Look through the records below for the line holding "pending histogram increment". Write it out exactly, with each following line through the line holding "the 4-entry op".

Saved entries
• • • • • • •
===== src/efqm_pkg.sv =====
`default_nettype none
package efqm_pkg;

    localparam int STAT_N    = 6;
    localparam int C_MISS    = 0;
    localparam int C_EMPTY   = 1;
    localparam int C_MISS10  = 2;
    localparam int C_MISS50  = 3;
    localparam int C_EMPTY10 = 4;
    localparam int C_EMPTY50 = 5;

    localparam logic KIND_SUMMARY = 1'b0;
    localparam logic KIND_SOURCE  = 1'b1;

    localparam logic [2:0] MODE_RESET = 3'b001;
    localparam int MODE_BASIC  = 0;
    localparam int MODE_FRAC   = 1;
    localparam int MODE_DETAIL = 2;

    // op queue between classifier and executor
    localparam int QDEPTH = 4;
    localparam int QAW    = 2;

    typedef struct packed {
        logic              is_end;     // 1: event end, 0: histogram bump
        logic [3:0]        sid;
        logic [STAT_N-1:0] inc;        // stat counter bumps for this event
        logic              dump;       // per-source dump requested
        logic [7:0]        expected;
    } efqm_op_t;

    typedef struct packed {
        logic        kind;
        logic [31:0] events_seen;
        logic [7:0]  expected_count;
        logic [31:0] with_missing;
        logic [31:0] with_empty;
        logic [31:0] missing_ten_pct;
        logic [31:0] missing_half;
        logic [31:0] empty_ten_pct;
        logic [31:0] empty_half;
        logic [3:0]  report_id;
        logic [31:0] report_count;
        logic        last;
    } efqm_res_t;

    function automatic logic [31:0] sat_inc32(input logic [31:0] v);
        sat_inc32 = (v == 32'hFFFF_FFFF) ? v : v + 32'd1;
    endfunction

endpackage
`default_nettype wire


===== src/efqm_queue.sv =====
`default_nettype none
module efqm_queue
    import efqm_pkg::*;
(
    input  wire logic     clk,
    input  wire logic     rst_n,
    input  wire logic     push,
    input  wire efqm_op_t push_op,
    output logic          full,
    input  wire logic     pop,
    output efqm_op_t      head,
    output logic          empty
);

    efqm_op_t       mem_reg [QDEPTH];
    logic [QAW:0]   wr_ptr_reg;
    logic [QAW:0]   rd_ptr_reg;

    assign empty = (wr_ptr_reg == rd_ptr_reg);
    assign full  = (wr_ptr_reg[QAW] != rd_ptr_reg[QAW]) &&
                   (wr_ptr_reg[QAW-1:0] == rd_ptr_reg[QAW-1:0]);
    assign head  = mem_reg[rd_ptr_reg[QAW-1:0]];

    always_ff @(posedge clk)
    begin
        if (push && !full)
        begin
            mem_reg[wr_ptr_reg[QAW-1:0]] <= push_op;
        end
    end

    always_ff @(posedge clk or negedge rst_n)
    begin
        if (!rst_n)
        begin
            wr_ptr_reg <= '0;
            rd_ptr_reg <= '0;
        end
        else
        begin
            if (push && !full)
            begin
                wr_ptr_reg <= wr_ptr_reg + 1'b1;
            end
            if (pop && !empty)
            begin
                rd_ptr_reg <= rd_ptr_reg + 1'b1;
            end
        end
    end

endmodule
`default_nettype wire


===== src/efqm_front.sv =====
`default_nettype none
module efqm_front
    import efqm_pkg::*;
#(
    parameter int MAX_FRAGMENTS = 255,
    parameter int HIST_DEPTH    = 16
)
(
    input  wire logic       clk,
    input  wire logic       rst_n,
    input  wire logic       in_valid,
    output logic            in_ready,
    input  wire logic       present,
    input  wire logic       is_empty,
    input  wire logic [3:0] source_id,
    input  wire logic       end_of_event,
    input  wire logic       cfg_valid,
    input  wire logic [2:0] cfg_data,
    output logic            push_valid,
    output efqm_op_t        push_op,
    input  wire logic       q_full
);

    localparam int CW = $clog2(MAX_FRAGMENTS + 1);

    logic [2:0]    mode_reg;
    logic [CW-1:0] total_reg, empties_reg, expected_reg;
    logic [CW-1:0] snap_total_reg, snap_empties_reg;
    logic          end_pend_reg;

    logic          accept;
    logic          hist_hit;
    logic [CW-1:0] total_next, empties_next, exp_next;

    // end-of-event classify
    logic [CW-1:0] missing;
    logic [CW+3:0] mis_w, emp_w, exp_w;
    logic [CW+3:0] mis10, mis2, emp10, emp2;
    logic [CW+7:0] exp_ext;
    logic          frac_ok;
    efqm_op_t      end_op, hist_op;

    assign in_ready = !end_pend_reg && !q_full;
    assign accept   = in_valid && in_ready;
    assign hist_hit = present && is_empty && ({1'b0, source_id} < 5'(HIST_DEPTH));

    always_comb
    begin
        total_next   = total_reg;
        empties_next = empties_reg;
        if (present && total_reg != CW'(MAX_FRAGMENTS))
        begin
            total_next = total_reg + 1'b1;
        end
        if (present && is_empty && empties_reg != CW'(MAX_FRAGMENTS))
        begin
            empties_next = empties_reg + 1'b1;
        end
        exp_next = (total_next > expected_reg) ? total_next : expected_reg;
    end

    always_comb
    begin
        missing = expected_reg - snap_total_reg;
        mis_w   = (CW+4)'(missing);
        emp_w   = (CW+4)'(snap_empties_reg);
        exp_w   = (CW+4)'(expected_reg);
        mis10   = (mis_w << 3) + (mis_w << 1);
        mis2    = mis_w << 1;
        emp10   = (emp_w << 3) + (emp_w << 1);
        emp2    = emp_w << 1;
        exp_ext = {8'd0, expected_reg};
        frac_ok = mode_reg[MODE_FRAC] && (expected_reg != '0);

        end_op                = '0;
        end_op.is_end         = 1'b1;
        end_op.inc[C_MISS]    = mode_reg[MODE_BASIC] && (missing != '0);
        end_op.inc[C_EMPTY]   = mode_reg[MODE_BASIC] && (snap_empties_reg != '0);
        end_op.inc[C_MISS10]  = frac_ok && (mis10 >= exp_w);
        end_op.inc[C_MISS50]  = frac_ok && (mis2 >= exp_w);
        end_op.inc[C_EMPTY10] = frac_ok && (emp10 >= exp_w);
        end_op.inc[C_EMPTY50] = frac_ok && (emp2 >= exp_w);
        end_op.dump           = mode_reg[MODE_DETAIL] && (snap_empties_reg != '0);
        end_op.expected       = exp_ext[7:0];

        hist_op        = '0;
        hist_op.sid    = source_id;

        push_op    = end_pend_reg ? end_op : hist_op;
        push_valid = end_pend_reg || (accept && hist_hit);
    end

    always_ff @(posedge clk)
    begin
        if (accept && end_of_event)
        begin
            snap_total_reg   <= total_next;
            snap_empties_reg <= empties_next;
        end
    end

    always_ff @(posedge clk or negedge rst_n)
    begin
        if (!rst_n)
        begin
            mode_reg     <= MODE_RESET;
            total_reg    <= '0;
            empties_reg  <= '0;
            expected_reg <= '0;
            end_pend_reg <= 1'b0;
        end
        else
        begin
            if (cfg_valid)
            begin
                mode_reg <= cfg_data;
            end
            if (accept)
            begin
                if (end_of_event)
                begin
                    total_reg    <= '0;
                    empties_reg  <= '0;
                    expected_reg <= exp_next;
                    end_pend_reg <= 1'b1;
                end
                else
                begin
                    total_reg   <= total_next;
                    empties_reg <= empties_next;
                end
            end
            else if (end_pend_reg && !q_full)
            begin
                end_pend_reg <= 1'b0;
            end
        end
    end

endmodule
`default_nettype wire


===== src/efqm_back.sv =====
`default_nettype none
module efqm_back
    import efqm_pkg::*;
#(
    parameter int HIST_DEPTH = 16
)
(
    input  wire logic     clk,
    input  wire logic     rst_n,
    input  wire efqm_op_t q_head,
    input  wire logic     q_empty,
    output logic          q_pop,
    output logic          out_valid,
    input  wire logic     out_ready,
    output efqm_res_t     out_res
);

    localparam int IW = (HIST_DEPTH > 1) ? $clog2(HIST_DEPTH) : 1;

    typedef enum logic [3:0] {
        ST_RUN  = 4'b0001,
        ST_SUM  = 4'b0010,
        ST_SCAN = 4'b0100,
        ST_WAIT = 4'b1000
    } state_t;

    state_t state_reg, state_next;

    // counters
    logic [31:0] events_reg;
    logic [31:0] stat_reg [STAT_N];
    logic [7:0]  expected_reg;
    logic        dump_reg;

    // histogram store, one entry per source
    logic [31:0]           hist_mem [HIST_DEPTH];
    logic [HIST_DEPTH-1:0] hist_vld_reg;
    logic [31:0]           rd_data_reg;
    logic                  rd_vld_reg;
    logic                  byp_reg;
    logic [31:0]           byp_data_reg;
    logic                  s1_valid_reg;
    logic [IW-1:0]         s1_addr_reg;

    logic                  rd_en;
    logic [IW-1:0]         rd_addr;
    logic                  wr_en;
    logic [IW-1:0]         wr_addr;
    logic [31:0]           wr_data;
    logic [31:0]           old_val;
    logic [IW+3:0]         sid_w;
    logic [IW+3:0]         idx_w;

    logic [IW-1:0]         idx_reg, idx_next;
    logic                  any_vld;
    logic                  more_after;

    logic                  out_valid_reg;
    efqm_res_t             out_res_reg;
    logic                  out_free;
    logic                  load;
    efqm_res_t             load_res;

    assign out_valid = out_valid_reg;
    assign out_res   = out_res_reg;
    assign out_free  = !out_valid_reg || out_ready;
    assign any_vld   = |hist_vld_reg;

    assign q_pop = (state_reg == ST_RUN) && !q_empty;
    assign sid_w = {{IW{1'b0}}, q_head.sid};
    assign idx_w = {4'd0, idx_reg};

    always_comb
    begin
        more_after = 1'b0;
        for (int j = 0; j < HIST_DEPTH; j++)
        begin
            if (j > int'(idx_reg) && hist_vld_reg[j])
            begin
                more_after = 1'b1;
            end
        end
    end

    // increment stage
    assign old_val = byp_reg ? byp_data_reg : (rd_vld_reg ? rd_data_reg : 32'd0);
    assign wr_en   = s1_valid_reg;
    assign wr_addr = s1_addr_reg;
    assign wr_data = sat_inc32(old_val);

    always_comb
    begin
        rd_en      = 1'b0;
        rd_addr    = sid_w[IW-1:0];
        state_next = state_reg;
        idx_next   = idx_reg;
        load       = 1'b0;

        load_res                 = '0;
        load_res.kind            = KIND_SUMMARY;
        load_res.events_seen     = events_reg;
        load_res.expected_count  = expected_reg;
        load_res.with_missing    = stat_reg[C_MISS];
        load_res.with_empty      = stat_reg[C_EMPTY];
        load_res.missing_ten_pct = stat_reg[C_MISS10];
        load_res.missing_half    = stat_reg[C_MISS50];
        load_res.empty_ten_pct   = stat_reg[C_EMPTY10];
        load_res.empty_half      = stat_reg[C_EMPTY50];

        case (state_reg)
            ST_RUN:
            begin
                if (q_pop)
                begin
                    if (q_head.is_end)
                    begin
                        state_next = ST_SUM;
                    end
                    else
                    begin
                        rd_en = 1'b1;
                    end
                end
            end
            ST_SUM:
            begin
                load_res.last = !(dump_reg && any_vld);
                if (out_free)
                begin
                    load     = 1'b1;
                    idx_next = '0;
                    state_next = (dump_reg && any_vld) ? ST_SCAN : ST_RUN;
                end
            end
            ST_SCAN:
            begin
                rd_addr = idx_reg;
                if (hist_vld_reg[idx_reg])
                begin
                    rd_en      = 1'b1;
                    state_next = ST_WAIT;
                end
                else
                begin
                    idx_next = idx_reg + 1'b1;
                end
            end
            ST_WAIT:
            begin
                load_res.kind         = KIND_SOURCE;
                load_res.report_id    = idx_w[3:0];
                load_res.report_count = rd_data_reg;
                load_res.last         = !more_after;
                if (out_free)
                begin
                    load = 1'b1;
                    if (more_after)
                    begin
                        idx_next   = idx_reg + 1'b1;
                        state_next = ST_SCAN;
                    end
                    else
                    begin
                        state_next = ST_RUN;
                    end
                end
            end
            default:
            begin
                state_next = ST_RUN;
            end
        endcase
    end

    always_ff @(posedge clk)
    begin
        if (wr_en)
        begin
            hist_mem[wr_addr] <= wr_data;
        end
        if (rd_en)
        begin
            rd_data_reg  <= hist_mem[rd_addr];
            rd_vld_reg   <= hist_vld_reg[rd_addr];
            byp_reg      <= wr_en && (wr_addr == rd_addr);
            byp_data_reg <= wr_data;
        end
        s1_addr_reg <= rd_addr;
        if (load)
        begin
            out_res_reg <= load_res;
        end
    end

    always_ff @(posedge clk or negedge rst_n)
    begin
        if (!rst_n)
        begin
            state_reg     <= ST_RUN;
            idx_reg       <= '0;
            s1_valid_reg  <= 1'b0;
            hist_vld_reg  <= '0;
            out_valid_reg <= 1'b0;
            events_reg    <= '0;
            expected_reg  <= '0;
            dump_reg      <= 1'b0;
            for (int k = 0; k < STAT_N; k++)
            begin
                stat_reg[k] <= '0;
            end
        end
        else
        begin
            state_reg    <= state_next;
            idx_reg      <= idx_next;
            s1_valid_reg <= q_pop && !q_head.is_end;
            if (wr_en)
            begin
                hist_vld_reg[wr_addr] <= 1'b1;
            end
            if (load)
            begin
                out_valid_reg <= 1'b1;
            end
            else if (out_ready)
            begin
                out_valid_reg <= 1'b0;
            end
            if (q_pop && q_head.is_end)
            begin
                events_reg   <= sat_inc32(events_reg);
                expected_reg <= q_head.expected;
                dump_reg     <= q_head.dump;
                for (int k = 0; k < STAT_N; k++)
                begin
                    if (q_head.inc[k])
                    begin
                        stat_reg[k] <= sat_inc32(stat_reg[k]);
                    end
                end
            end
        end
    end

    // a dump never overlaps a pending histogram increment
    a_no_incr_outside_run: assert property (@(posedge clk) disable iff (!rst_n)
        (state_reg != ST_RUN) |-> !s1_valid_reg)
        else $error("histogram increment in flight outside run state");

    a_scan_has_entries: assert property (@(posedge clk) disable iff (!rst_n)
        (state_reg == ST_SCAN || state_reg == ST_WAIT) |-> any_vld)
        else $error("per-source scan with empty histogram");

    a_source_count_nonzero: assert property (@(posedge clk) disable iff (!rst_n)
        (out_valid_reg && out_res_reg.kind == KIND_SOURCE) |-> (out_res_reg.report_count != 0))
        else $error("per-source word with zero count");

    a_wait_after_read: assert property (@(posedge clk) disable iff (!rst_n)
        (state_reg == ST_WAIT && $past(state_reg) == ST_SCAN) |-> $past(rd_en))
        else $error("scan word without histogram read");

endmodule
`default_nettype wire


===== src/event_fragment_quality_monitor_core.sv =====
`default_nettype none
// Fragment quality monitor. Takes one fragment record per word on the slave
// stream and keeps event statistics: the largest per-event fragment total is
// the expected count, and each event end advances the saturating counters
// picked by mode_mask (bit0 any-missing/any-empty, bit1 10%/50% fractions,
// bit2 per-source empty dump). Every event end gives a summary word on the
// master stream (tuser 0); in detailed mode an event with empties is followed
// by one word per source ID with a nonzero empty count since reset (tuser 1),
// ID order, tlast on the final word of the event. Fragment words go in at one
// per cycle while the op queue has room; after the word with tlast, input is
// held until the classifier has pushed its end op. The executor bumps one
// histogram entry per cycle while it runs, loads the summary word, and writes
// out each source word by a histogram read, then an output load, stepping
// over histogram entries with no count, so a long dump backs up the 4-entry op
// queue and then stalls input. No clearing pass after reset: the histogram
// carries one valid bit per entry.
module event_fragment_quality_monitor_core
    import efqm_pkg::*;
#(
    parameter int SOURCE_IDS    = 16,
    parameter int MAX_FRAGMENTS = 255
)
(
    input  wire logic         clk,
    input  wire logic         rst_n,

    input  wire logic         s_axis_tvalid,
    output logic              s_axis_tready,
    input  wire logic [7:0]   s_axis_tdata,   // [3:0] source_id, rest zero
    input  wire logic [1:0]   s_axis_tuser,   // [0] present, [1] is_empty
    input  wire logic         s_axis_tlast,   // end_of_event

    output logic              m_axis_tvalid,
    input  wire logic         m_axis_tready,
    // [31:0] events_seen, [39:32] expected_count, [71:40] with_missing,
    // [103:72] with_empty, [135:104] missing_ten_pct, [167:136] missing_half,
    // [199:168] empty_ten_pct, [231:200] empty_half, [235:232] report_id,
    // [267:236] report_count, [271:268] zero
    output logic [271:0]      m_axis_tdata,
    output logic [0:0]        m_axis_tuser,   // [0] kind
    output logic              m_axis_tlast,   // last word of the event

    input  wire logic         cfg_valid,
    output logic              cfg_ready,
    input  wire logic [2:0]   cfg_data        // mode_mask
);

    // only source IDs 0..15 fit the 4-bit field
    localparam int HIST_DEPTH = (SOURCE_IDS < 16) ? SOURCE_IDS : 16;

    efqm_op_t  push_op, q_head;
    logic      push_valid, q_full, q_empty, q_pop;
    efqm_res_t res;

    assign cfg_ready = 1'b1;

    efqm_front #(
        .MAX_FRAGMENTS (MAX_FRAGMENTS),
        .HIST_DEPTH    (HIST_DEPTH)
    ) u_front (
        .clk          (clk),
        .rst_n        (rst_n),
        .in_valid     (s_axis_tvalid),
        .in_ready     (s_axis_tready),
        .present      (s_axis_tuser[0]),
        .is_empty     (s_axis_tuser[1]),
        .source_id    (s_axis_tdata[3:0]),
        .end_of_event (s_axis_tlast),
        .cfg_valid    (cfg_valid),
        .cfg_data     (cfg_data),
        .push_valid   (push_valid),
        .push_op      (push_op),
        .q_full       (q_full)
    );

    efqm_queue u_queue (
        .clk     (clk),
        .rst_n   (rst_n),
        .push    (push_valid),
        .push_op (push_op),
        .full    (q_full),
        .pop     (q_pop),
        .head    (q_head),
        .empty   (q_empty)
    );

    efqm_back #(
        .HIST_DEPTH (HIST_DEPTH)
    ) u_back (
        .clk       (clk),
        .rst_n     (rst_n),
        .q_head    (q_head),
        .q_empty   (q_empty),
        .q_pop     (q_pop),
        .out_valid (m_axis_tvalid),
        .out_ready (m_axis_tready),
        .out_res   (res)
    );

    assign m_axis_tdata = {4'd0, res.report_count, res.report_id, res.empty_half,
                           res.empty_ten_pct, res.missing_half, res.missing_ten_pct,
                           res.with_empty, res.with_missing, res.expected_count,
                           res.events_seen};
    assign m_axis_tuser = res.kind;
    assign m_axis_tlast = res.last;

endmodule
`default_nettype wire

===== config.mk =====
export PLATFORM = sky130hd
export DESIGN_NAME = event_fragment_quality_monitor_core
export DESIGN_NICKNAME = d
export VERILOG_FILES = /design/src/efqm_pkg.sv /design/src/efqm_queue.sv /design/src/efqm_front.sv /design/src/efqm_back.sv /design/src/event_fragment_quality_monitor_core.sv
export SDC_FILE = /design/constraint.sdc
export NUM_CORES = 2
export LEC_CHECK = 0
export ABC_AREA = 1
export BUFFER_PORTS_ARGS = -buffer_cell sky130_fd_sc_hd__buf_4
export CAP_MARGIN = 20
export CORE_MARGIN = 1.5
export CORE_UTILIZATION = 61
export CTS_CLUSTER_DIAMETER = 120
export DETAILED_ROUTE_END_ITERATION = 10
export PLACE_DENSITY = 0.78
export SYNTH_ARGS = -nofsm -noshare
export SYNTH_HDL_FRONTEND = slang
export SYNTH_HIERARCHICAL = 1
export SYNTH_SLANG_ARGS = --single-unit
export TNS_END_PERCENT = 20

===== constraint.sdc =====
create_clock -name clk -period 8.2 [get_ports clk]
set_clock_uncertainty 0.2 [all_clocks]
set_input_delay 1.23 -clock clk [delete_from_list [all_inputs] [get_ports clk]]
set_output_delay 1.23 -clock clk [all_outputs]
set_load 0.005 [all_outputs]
• • • • • • •
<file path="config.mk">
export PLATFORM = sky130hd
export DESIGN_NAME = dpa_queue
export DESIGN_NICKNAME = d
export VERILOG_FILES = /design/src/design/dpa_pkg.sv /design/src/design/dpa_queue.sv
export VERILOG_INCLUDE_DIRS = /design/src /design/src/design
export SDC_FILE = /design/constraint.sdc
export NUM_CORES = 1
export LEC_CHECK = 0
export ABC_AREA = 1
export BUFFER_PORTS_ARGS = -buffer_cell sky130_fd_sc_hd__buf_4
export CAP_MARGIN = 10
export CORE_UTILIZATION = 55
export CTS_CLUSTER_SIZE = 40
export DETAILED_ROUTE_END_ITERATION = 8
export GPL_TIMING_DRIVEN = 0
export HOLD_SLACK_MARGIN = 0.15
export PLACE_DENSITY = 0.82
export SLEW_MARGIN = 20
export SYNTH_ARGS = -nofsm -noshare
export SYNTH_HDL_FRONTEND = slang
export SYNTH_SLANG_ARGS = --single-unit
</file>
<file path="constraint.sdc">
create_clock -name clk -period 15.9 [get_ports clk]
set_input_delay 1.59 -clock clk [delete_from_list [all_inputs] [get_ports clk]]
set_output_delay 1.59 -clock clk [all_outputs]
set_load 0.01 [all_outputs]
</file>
• • • • • • •
● **WRITTEN SOLUTION**
    // a dump never overlaps a pending histogram increment
    a_no_incr_outside_run: assert property (@(posedge clk) disable iff (!rst_n)
        (state_reg != ST_RUN) |-> !s1_valid_reg)
        else $error("histogram increment in flight outside run state");

    a_scan_has_entries: assert property (@(posedge clk) disable iff (!rst_n)
        (state_reg == ST_SCAN || state_reg == ST_WAIT) |-> any_vld)
        else $error("per-source scan with empty histogram");

    a_source_count_nonzero: assert property (@(posedge clk) disable iff (!rst_n)
        (out_valid_reg && out_res_reg.kind == KIND_SOURCE) |-> (out_res_reg.report_count != 0))
        else $error("per-source word with zero count");

    a_wait_after_read: assert property (@(posedge clk) disable iff (!rst_n)
        (state_reg == ST_WAIT && $past(state_reg) == ST_SCAN) |-> $past(rd_en))
        else $error("scan word without histogram read");

endmodule
`default_nettype wire


===== src/event_fragment_quality_monitor_core.sv =====
`default_nettype none
// Fragment quality monitor. Takes one fragment record per word on the slave
// stream and keeps event statistics: the largest per-event fragment total is
// the expected count, and each event end advances the saturating counters
// picked by mode_mask (bit0 any-missing/any-empty, bit1 10%/50% fractions,
// bit2 per-source empty dump). Every event end gives a summary word on the
// master stream (tuser 0); in detailed mode an event with empties is followed
// by one word per source ID with a nonzero empty count since reset (tuser 1),
// ID order, tlast on the final word of the event. Fragment words go in at one
// per cycle while the op queue has room; after the word with tlast, input is
// held until the classifier has pushed its end op. The executor bumps one
// histogram entry per cycle while it runs, loads the summary word, and writes
// out each source word by a histogram read, then an output load, stepping
// over histogram entries with no count, so a long dump backs up the 4-entry op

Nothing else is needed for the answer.